RECORD SET below:

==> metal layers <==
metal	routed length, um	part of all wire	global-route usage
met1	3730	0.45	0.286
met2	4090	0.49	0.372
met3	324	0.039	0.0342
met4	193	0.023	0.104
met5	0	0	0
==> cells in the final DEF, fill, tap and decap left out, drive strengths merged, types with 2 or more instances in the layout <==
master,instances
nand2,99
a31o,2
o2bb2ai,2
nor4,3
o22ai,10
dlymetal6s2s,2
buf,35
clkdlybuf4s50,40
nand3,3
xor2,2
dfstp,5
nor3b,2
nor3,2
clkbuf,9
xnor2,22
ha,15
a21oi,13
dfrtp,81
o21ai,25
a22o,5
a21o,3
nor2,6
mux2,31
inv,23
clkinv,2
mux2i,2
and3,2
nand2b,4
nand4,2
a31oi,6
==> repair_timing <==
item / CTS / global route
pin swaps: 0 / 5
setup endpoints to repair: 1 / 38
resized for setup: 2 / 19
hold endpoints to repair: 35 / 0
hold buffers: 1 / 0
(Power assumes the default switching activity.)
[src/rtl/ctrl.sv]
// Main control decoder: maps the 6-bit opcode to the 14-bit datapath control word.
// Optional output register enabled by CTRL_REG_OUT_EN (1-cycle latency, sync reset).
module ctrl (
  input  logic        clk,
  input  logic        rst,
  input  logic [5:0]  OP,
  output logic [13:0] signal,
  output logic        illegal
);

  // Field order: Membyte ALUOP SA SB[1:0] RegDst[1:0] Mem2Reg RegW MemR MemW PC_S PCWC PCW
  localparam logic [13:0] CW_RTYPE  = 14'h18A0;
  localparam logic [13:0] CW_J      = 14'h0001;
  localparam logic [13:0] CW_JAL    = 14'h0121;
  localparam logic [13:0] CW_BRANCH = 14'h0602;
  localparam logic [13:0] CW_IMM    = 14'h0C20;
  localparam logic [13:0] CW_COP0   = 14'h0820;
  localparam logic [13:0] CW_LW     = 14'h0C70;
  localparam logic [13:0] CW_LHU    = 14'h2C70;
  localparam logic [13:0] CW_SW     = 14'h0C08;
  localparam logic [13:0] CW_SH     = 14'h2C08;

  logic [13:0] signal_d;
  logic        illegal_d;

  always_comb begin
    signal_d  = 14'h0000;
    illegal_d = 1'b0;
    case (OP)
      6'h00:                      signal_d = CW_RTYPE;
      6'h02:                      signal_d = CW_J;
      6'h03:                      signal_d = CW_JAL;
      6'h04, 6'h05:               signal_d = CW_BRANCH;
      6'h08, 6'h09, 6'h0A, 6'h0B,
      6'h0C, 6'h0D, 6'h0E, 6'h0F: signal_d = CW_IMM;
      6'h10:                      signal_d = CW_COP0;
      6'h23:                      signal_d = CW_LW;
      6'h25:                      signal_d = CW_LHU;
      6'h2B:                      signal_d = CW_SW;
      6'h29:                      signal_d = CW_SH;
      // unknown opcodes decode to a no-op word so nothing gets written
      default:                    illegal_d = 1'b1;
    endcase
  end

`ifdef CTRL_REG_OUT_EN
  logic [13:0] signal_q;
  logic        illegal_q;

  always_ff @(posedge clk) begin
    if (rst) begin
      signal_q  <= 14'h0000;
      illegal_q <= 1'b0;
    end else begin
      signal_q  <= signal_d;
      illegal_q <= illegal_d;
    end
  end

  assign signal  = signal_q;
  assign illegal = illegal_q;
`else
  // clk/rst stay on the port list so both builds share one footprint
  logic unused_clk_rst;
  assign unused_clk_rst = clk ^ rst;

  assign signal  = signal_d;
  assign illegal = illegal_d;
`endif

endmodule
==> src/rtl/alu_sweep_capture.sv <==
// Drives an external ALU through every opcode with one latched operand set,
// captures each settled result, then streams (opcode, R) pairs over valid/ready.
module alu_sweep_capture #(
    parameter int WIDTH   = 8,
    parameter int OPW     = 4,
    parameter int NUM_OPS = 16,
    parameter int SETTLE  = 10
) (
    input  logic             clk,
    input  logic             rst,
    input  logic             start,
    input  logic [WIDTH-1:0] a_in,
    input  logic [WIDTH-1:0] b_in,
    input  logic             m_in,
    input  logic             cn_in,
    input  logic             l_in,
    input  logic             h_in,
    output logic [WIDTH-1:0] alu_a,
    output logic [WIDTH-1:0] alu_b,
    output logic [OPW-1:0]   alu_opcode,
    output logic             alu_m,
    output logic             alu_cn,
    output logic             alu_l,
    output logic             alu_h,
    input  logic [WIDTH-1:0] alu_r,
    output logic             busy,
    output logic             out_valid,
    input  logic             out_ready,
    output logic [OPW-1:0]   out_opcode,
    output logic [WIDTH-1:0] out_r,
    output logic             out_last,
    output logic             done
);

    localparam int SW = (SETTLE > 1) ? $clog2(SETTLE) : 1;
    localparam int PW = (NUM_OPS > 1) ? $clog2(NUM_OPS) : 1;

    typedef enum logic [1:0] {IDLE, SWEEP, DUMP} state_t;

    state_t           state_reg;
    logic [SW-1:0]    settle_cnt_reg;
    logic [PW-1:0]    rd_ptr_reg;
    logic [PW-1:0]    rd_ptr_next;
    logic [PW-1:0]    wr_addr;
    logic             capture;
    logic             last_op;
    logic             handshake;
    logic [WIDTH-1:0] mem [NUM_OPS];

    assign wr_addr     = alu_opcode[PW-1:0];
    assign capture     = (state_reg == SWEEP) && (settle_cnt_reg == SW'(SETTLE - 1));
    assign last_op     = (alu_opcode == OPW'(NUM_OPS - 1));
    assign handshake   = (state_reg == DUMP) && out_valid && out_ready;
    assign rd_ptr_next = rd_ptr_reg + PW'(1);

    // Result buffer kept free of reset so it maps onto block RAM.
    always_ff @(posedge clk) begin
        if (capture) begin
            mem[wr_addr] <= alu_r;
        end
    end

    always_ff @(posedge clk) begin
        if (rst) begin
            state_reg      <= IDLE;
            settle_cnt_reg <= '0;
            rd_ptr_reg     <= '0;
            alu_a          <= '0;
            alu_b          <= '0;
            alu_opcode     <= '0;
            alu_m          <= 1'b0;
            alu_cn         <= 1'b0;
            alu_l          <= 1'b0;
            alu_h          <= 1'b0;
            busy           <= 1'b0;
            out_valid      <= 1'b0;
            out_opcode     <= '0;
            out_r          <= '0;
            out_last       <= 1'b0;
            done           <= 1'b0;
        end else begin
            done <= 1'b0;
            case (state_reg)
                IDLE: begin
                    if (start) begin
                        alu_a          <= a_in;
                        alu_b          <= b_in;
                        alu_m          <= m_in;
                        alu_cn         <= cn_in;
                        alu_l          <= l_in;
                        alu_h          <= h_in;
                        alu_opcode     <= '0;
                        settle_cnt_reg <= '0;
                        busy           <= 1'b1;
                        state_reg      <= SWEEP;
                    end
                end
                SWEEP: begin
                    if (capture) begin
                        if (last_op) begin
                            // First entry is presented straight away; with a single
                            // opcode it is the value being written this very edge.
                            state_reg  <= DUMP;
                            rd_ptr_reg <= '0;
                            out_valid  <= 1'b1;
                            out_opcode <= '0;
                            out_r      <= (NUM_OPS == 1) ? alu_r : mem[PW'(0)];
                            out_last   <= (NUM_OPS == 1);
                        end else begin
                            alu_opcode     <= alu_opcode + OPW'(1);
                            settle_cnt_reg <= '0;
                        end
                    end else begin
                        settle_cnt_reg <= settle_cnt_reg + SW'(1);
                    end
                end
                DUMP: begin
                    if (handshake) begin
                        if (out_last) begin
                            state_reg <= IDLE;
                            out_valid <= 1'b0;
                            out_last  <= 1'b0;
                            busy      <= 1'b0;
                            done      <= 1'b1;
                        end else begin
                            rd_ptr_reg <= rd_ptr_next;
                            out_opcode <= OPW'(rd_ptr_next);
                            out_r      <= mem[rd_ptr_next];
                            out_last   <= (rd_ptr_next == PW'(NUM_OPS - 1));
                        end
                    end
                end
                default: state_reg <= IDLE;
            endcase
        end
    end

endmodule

End of RECORD SET.

In the material above, each line with the word "route" should be copied.

metal	routed length, um	part of all wire	global-route usage
item / CTS / global route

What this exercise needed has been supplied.